Exercise directions. Provide the number of lines in the records that hold the string "part", without any other words.

▬▬▬▬▬▬

**src/rtl/vga_timing_gen.sv**
```systemverilog
// Free-running raster timing generator: hcount/vcount, sync, blanking, frame pulse and frame counter.
// Ports: clk/rst (sync, active-high); hcount/hsync/hblnk, vcount/vsync/vblnk, rgb (always 0),
//        frame_start (1-cycle pulse at wrap to (0,0)), frame_cnt (completed frames, modulo 2^16).
// Latency: fixed; every output is a flop decoded from the next counter values.
module vga_timing_gen #(
   parameter int H_ACTIVE = 800,
   parameter int H_FP     = 40,
   parameter int H_SYNC   = 128,
   parameter int H_BP     = 88,
   parameter int V_ACTIVE = 600,
   parameter int V_FP     = 1,
   parameter int V_SYNC   = 4,
   parameter int V_BP     = 23,
   parameter bit SYNC_POL = 1'b1
) (
   input  logic        clk,
   input  logic        rst,
   output logic [10:0] hcount,
   output logic        hsync,
   output logic        hblnk,
   output logic [10:0] vcount,
   output logic        vsync,
   output logic        vblnk,
   output logic [11:0] rgb,
   output logic        frame_start,
   output logic [15:0] frame_cnt
);

   localparam int H_TOTAL = H_ACTIVE + H_FP + H_SYNC + H_BP;
   localparam int V_TOTAL = V_ACTIVE + V_FP + V_SYNC + V_BP;

   // All raster arithmetic is 11 bits wide, so both totals must fit.
   if ((H_TOTAL > 2047) || (V_TOTAL > 2047) || (H_TOTAL < 1) || (V_TOTAL < 1)) begin : g_geometry_check
      $error("vga_timing_gen: H_TOTAL/V_TOTAL must be in 1..2047");
   end

   localparam logic [10:0] H_LAST   = 11'(H_TOTAL - 1);
   localparam logic [10:0] V_LAST   = 11'(V_TOTAL - 1);
   localparam logic [10:0] H_ACT    = 11'(H_ACTIVE);
   localparam logic [10:0] V_ACT    = 11'(V_ACTIVE);
   localparam logic [10:0] H_HS_BEG = 11'(H_ACTIVE + H_FP);
   localparam logic [10:0] H_HS_END = 11'(H_ACTIVE + H_FP + H_SYNC);
   localparam logic [10:0] V_VS_BEG = 11'(V_ACTIVE + V_FP);
   localparam logic [10:0] V_VS_END = 11'(V_ACTIVE + V_FP + V_SYNC);

   logic        h_wrap;
   logic        v_wrap;
   logic        f_wrap;
   logic [10:0] next_h;
   logic [10:0] next_v;
   logic        hs_act;
   logic        vs_act;

   always_comb begin
      h_wrap = (hcount == H_LAST);
      v_wrap = (vcount == V_LAST);
      f_wrap = h_wrap && v_wrap;
      next_h = h_wrap ? 11'd0 : hcount + 11'd1;
      next_v = vcount;
      if (h_wrap) begin
         next_v = v_wrap ? 11'd0 : vcount + 11'd1;
      end
      // Decode from next_* so the registered flags line up with the registered counters.
      hs_act = (next_h >= H_HS_BEG) && (next_h < H_HS_END);
      vs_act = (next_v >= V_VS_BEG) && (next_v < V_VS_END);
   end

   always_ff @(posedge clk) begin
      if (rst) begin
         hcount      <= 11'd0;
         vcount      <= 11'd0;
         hblnk       <= 1'b0;
         vblnk       <= 1'b0;
         hsync       <= ~SYNC_POL;
         vsync       <= ~SYNC_POL;
         rgb         <= 12'h000;
         frame_start <= 1'b0;
         frame_cnt   <= 16'h0000;
      end else begin
         hcount      <= next_h;
         vcount      <= next_v;
         hblnk       <= (next_h >= H_ACT);
         vblnk       <= (next_v >= V_ACT);
         // XNOR with the polarity: active-high passes through, active-low inverts.
         hsync       <= hs_act ~^ SYNC_POL;
         vsync       <= vs_act ~^ SYNC_POL;
         rgb         <= 12'h000;
         frame_start <= f_wrap;
         frame_cnt   <= frame_cnt + {15'd0, f_wrap};
      end
   end

endmodule

```
**config.mk**
```make
export PLATFORM = sky130hd
export DESIGN_NAME = vga_timing_gen
export DESIGN_NICKNAME = d
export VERILOG_FILES = /design/src/rtl/vga_timing_gen.sv
export SDC_FILE = /design/constraint.sdc
export NUM_CORES = 1
export LEC_CHECK = 0
export BUFFER_PORTS_ARGS = -buffer_cell sky130_fd_sc_hd__buf_2
export CAP_MARGIN = 30
export CELL_PAD_IN_SITES_DETAIL_PLACEMENT = 1
export CELL_PAD_IN_SITES_GLOBAL_PLACEMENT = 1
export CORE_AREA = 2 2 80 82
export DETAILED_ROUTE_END_ITERATION = 8
export DIE_AREA = 0 0 82 84
export GPL_TIMING_DRIVEN = 0
export HOLD_SLACK_MARGIN = 0.1
export PLACE_DENSITY_LB_ADDON = 0.1
export SETUP_SLACK_MARGIN = 0.4
export SYNTH_ARGS = -nofsm -noshare
export SYNTH_HDL_FRONTEND = slang
export SYNTH_SLANG_ARGS = --single-unit
export TNS_END_PERCENT = 1
```
**constraint.sdc**
```tcl
create_clock -name clk -period 3 [get_ports clk]
set_input_delay 0.6 -clock clk [delete_from_list [all_inputs] [get_ports clk]]
set_output_delay 0.6 -clock clk [all_outputs]
set_load 0.1 [all_outputs]
```
# Yosys cells after proc, flatten, opt, wreduce, memory -nomap -nowiden
# Cells that the tools add are included.
# classes
n_addsub	3
magnitude_cmp	6
n_eq_ne	2
muxes	3
n_reduce_logical	3
# ops
cell	count
11-bit by 10-bit >= comparator with 1-bit output, second input constant	4
11-bit two-way mux	3
11-bit by 1-bit adder with 11-bit output, second input constant	2
11-bit by 10-bit less-than comparator with 1-bit output, second input constant	2
16-bit by 1-bit adder with 16-bit output	1
11-bit by 10-bit == test with 1-bit output, second input constant	1
11-bit == test, second input constant	1
1-bit logical AND	3
# word_totals
reg_bits	43
input_bits	2
output_inout_bits	55
wordCells	25

# Logic depth before layout (Yosys ltp)
# Gate-level depths: netlist of the first run.
# depth
word_depth	5
ltp_mapped	14
mapped_depth_nobuf	12

# Worst setup path before layout of the first run
# Ideal clock, no wire load.
# synth_timing
path_kind	register to register
from	register vcount[0]
to	register frame_cnt[12]
setup_ns	0.067
arrival_time_ns	3.442
required_ns	2.933
path_slack_ns	-0.509
path_stages_with_launch	15
path_buffers	2
path_cell_list	dfxtp_1 ha_1 clkbuf_1 and3b_1 nor4bb_1 buf_1 nand2_1 inv_1 ha_1 ha_1 nand3_1 nor3_1 nand2_1 xor2_1 nor2_1
# synth_via
elab_chain_len	3
# synth_lines
item	line_no	source
from (decl)	21	output logic [10:0] vcount,
from (signal assigned)	81	vcount <= next_v;
11-bit by 10-bit == test with 1-bit output	56	v_wrap = (vcount == V_LAST);
1-bit logical AND	57	f_wrap = h_wrap && v_wrap;
named net f_wrap	48	logic f_wrap;
16-bit by 1-bit adder with 16-bit output	89	frame_cnt <= frame_cnt + {15'd0, f_wrap};
to (signal assigned)	89	
to (decl)	26	output logic [15:0] frame_cnt
# The timed path passes the listed nets, and every way through them passes these cells.
# A chain may end at the register's enable or synchronous reset.

# Final worst setup path of the first run
# Same ends and word-level chain as after synthesis.

==> results.md, run 1 <==
* Peak supply drop at approximately 190 uV
* Reg area at between 900 and 1000 sq um
* Final WS setup at 0.576 ns
* P&R area growth vs syn at 28.5%
* Worst Tran Pin Value at 0.556 ns
* Final non-filler cell total at 413
* Max-slew violation count at 0
* RePlAce Congestion at 0.772
* Via density at 5.12
* First-pass GRT wire length at 9.83 mm
* Clk_skew at approximately 0.0079 ns
* Hold EP: hcount[0]$_SDFF_PP0_
* Die width at 82 um
* Final Hold Fails at 0
* Maximum clock frequency at 412 MHz
* R2R Setup Slk at approximately 0.58 ns
* Site Rows at 29
* Cell area after synthesis at 2300 sq um
* Post-synth EDFFs at 0
* Max Cap Viol at 0
* Post-Syn Area per Cell at between 8 and 9 sq um
* Synth Flop Type: dfxtp_1
* Placement Setup Slack at 0.367 ns
* CTS Root Cell: clkbuf_8
* Post-synth ARST share at 0%
* CTS tree: yes
* Setup CP Type: reg2reg
* Initial DRC Count at 73
* Cells after Synth at 268
* GRT Resource Usage Total at 17.9%
* Worst Setup End Kind: register
* Placed Cells incl. Taps at 400
* Io pins at 57
* HPWL Detailed at 4.34 mm
* Nets at 341
* Initial antenna violation count at 0
* Routed Antenna Nets at 0
* Setup TNS Final at 0 ns
* I/O Buffers at 44
* Unrepaired setup endpoints after global routing: true
* Die Ht at 84 um
* DRC at 0
* CTS Buf Count at 5
* CTS sink count at 43
* Share of the synthesized area in the top cell type at about 37%
* Synth top area cells: dfxtp_1 37%, nor2_1 6.0%, xor2_1 5.7%
* WL per Instance at 14.3 um
* # setup viols final at 0
* Later-pin clock latency in the skew report at 0.30 ns
* Worst R2R Start: vcount[0]$_SDFF_PP0_
* Max Root-Sink Buffers at 2
* FF+latch count, synth at 43
* Multi-input gate area at 1410 sq um
* Leakage at 1.27 nW
* H-tree levels at 2
* FF-to-FF End: frame_cnt[12]$_SDFF_PP0_
* Worst hold start: hcount[0]$_SDFF_PP0_
* Tcrit/Tclk final at 80.8%
* Die ar. at approximately 6900 sq um
* Starting Density at 37.7%
* Largest net degree at the start of global routing at 15
* Worst hold path class: reg2reg
* Synth cell types at 52
* Reg2reg path depth at 14
* Sequential area share after synthesis at 37.4%
* Core Box Area at 6100 sq um
* Post-synth top area cell: dfxtp_1
* Max_slew headroom at 62.9%
* Total power divided by cell area at 382 nW/um^2
* FILL cells at approximately 770
* Startpoint types: register
* DRT Pass-1 Iters at 4
* Min Clock Period, post-route at 2.42 ns
* Congestion Overflow GR at 0
* Final WL at 5.91 mm
* Layout cells sized above 1 at about a third
* CP max FO at 9
* Hold Path Depth at 1
* Status: complete, no violations
* Synth warn at 0
* CTS Hold Bufs at 0
* Critical path arrival at 2.60 ns
* Critical Path RT at about 3.2 ns
* Vias in the first global route at 2,000
* Ant diodes at 0
* Clock transition at path regs at 0.09 ns
* Vias at 2,116
-- timing repair --
action	4_1_cts	5_1_grt
setup endpoints to repair	4	9
resized for setup	1	9
setup buffers	3	2
pin swaps	1	1
-- through the flow --
stage | total power, W | hold WS [ns] | instance area, sq um | util [%]
5_1_grt | 0.00118 | 0.497 | 2960 | 48.5
3_5_place_dp | 0.000716 | 0.453 | 2770 | 45.4
6_report | 0.00113 | 0.463 | 2960 | 48.5
2_1_floorplan | 0.000703 | 0.593 | 2450 | -
3_3_place_gp | 0.000715 | 0.454 | 2770 | 45.4
4_1_cts | 0.00115 | 0.464 | 2900 | 47.6
-- worst max-delay path by stage --
stage	start	end	slack, ns	depth (start not counted)
floorplan	vcount[0]$_SDFF_PP0_	frame_cnt[12]$_SDFF_PP0_	0.39	14
global placement	hcount[0]$_SDFF_PP0_	frame_cnt[13]$_SDFF_PP0_	0.39	11
detailed placement	hcount[0]$_SDFF_PP0_	frame_cnt[15]$_SDFF_PP0_	0.37	11
CTS	vcount[0]$_SDFF_PP0_	frame_cnt[15]$_SDFF_PP0_	0.40	13
global route	vcount[0]$_SDFF_PP0_	frame_cnt[15]$_SDFF_PP0_	0.33	13
finish	vcount[0]$_SDFF_PP0_	frame_cnt[12]$_SDFF_PP0_	0.58	14
-- critical path, cell delays in order (launching register included) --
cell	delay, ns
dfxtp_4	0.39
ha_4	0.12
clkbuf_4	0.17
and3b_1	0.19
nor4bb_2	0.23
buf_4	0.17
nand2_2	0.08
inv_2	0.09
ha_4	0.16
ha_4	0.17
nand3_2	0.12
nor3_4	0.15
nand2_1	0.08
xor2_1	0.14
nor2_1	0.05
-- cells in the mapped netlist, types with 2 or more instances --
cell type	n
and3_1	8
dfxtp_1	43
or3_1	4
nand3b_1	2
and2_1	2
and4_1	4
o21ai_0	10
o21a_1	2
or3_4	2
buf_4	12
ha_1	4
inv_1	4
clkbuf_1	6
nand4_1	6
nor2b_1	9
a21oi_1	10
mux2i_1	2
xor2_1	15
a22oi_1	2
a31oi_1	2
buf_6	2
a211oi_1	2
buf_1	3
nand2b_1	2
a311oi_1	2
xnor2_1	12
nand2_1	13
nor3_2	2
nand3_1	15
nor2_1	37
buf_2	3
nor3_1	5
nor4b_1	2
-- layout make-up --
cell class / instances / share of cell area (%)
plain buffers: 26 / 5.71
clock buffers: 6 / 3.17
clock inverters: 2 / 0.465
inverters: 4 / 0.508
multi-input cells: 206 / 47.5
flip-flops and latches: 43 / 30.7
well taps: 77 / 3.26
repair buffers: 49 / 8.71
-- layer usage --
metal / vias to the layer above / GRT usage, % / share of wire, %
li1: 1052 / - / -
met1: 1019 / 23.9 / 44
met2: 38 / 29.2 / 51
met3: 7 / 3.14 / 4.3
met4: 0 / 5.30 / 1.1
met5: - / 0 / 0
-- report_power, final --
part	switching (W)	leakage (nW)	internal [W]
combinational	0.000108	0.854	0.0000198
clock	0.000213	0.0563	0.000215
sequential	0.00000572	0.359	0.000568
total	0.000327	1.27	0.000803
-- cells in the final DEF (no fill, tap or decap), types with 4 or more instances in the layout --
master    count
buf_2        47
nor2_1       37
dfxtp_1      22
buf_4        18
xor2_1       15
nand3_1      13
dfxtp_2      13
nand2_1      12
xnor2_1      12
conb_1       12
a21oi_1      10
o21ai_0      10
nor2b_1       9
and3_1        8
dfxtp_4       8
nand4_1       6
clkbuf_1      5
clkbuf_8      5
and4_1        4
or3_1         4
-- sequential cells by signal, summed over array words and instances, names as in the netlist --
name,count
frame_start,1
frame_cnt,16
hsync,1
vblnk,1
hcount,11
vsync,1
hblnk,1
vcount,11
-- cell families (layout without fill, tap and decap cells) --
group	Yosys count	count (layout)	synth area share, %
xor gates and xnor gates	27	27	10.3
muxes	2	2	0.870
buffers and inverters	30	87	7.67
AOI/OAI and AO/OA	41	41	12.5
adders and majority gates	4	4	2.18
other	1	12	0.163
DFF	43	43	37.4
and+or+nand+nor	120	120	29.0
Note: power is estimated with default switching activity, not from simulation.
==> run 2: changes to the inputs <==
- ABC_AREA: default -> 1
- CORE_AREA: 2 2 80 82 -> 2 2 82 84
- DIE_AREA: 0 0 82 84 -> 0 0 84 86
- clock period: 3 -> 2.54 ns (I/O delays scaled with it)
==> run 2 against run 1 <==
- the flow now finishes with violations (negative setup slack)
- combinational power increased by 23%
- core utilization shrank 0.53 points
- clock power up 2%
- global-route usage is 0.12 points lower
- clock-buffer cell count unchanged
- sequential power grew 18%
- largest cell class unchanged
==> results.md, run 2 <==
* Max FFs per register at 16
* Die width at 84 um
* Nets at 409
* Peak supply drop at 228 uV
* RePlAce Congestion at just under 0.8
* Critical Path RT at 2.70 ns
* Ant diodes at 0
* Max Root-Sink Buffers at 2
* CTS sink count at between 40 and 50
* DRT Pass-1 Iters at 4
* Worst Setup End Kind: register
* Critical path arrival at 2.73 ns
* Post-synth EDFFs at 0
* Die ar. at between 7000 and 8000 sq um
* Largest register by flop count: frame_cnt
* DP Area at 2710 sq um
* Post-synth ARST share at 0%
* CTS tree: yes
* FILL cells at between 800 and 900
* Die Ht at approximately 86 um
* Final Hold Fails at 0
* Synth warn at 0
* FF+latch count, synth at 43
* GRT Resource Usage Total at roughly 18%
* Worst hold path class: reg2reg
* Routed Antenna Nets at 0
* Final WL at approximately 6.4 mm
* Tcrit/Tclk final at 101%
* Core Box Area at 6280 sq um
* Clock transition at path regs at 0.09 ns
* Vias in the first global route at approximately 2,300
* CTS Buf Count at 5
* DRC at 0
* Top-count cell post-synth: nand2_1
* Unrepaired setup endpoints after global routing: true
* CP max FO at 4
* Synth Flop Type: dfxtp_1
* Initial DRC Count at 63
* Total power divided by cell area at 422 nW/um^2
* Final WS setup at -0.0377 ns
* Initial antenna violation count at 0
* Later-pin clock latency in the skew report at 0.30 ns
* Most common cell after layout, fill and taps aside: nand2_1
* Multi-input gate area at 1380 sq um
* P&R area growth vs syn at 31.1%
* Post-synth top area cell: dfxtp_1
* Status: complete, but fails checks
* Commonest cells after routing, fill and taps aside: 65 x nand2_1, 54 x nor2_1, 45 x buf_2, 35 x inv_1, 26 x dfxtp_1
* Placed Cells incl. Taps at 463
* Setup CP Type: reg2reg
* CTS Root Cell: clkbuf_8
* Vias at 2,277
* Max-slew violation count at 0
* HPWL Detailed at 4.70 mm
* I/O Buffers at 44
* Synth cell types at 36
* Largest net degree at the start of global routing at 14
* Startpoint types: register
* Layout cells sized above 1 at 31.9%
* Sequential area share after synthesis at 37.5%
* Max_slew headroom at 53.4%
* Post-synth top cells: 67 x nand2_1, 57 x nor2_1, 43 x dfxtp_1
* Maximum clock frequency at between 300 and 400 MHz
* Failing checks: negative setup slack
* # setup viols final at 2
* Starting Density at between 30% and 40%
* Clk_skew at roughly 0.011 ns
* Cell area after synthesis at 2300 sq um
* Site Rows at 29
* Largest registers: frame_cnt (16), hcount (11), vcount (11)
* Final non-filler cell total at 481
* Min Clock Period, post-route at 2.58 ns
* Synth top area cells: dfxtp_1 37%, nand2_1 11%, nor2_1 9.3%
* Reg area at 900 sq um
* Placement Setup Slack at -0.472 ns
* Leakage at 1.37 nW
* Congestion Overflow GR at 0
* Io pins at 57
* First-pass GRT wire length at 10.5 mm
* Hold_ws at around 0.55 ns
* Via density at 4.73
* Cells after Synth at between 300 and 400
* Share of the synthesized area in the top cell type at between 30% and 40%
* WL per Instance at 13.2 um
* Post-Syn Area per Cell at 6.94 sq um
* Fin area at 3010 sq um
* Setup TNS Final at -0.0546 ns
* Max Cap Viol at 0
* H-tree levels at 2
* Worst Tran Pin Value at 0.692 ns
## run 2: cell count changes in the layout (fill, tap and decap cells not counted), sizes merged, moves of 5 or more
cell   delta
nor3      +6
xor2      -9
nand2    +58
nor2     +24
inv      +34
o21ai     +6
and3      -7
xnor2    -10
nor3b     +5
nor2b     -9
nand3    +10
or3       -6
## run 2: repair_timing
action / CTS / global route
gates cloned: 0 / 0
resized for setup: 9 / 22
hold buffers: 0 / 0
setup buffers: 5 / 5
pin swaps: 7 / 12
setup endpoints to repair: 12 / 11
## run 2: cells by family after synthesis
family	Yosys count	share of synthesized area, %
and+or+nand+nor	190	38.7
buffers and inverters	55	11.3
DFF	43	37.5
AOI/OAI and AO/OA	30	7.13
xor gates and xnor gates	8	3.05
adders and majority gates	4	2.18
other	1	0.163
## run 2: worst paths after layout
check	start	end	slack [ns]	depth (start not counted)
max reg2reg	hcount[8]$_SDFF_PP0_	frame_cnt[14]$_SDFF_PP0_	-0.04	14
max	hcount[8]$_SDFF_PP0_	frame_cnt[14]$_SDFF_PP0_	-0.04	14
min reg2reg	frame_cnt[15]$_SDFF_PP0_	frame_cnt[15]$_SDFF_PP0_	0.55	2
min	frame_cnt[15]$_SDFF_PP0_	frame_cnt[15]$_SDFF_PP0_	0.55	2
## run 2: power by group
part           switching [W]  internal [W]
Sequential        0.00000504      0.000673
Combinational       0.000131     0.0000266
Clock               0.000244      0.000193
Total               0.000380      0.000892
## run 2: cell type report
| cell class | count | area share (%) |
|---|---|---|
| inverters | 38 | 4.73 |
| clock inverters | 2 | 0.415 |
| plain buffers | 17 | 3.90 |
| flip-flops and latches | 43 | 29.9 |
| clock buffers | 6 | 2.41 |
| repair buffers | 54 | 9.80 |
| multi-input cells | 244 | 45.7 |
| well taps | 77 | 3.20 |
## run 2: critical path: stages, from the launching register on
cell     delay [ns]
dfxtp_2        0.34
nor2_1         0.22
nand3_2        0.17
nor2_8         0.15
nand4_1        0.18
inv_2          0.11
ha_4           0.16
ha_4           0.15
nand3_4        0.09
nor2_4         0.12
nand4_1        0.13
buf_4          0.18
nor3_4         0.21
and3_1         0.19
nor3_1         0.04
## run 2: through the flow
stage	util [%]	power (W)
after floorplan	-	0.000832
after global placement	43.2	0.000845
after detailed placement	43.2	0.000846
after CTS	45.6	0.00129
after global routing	48.0	0.00132
final	48.0	0.00127
## run 2: metal layers
metal,vias to the layer above,wire length [um],GRT usage [%]
met5,-,0,0
met4,0,40,3.96
met3,5,223,2.98
met2,37,3160,32.3
met1,1059,2950,22.3
li1,1176,-,-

▬▬▬▬▬▬

Solution. 2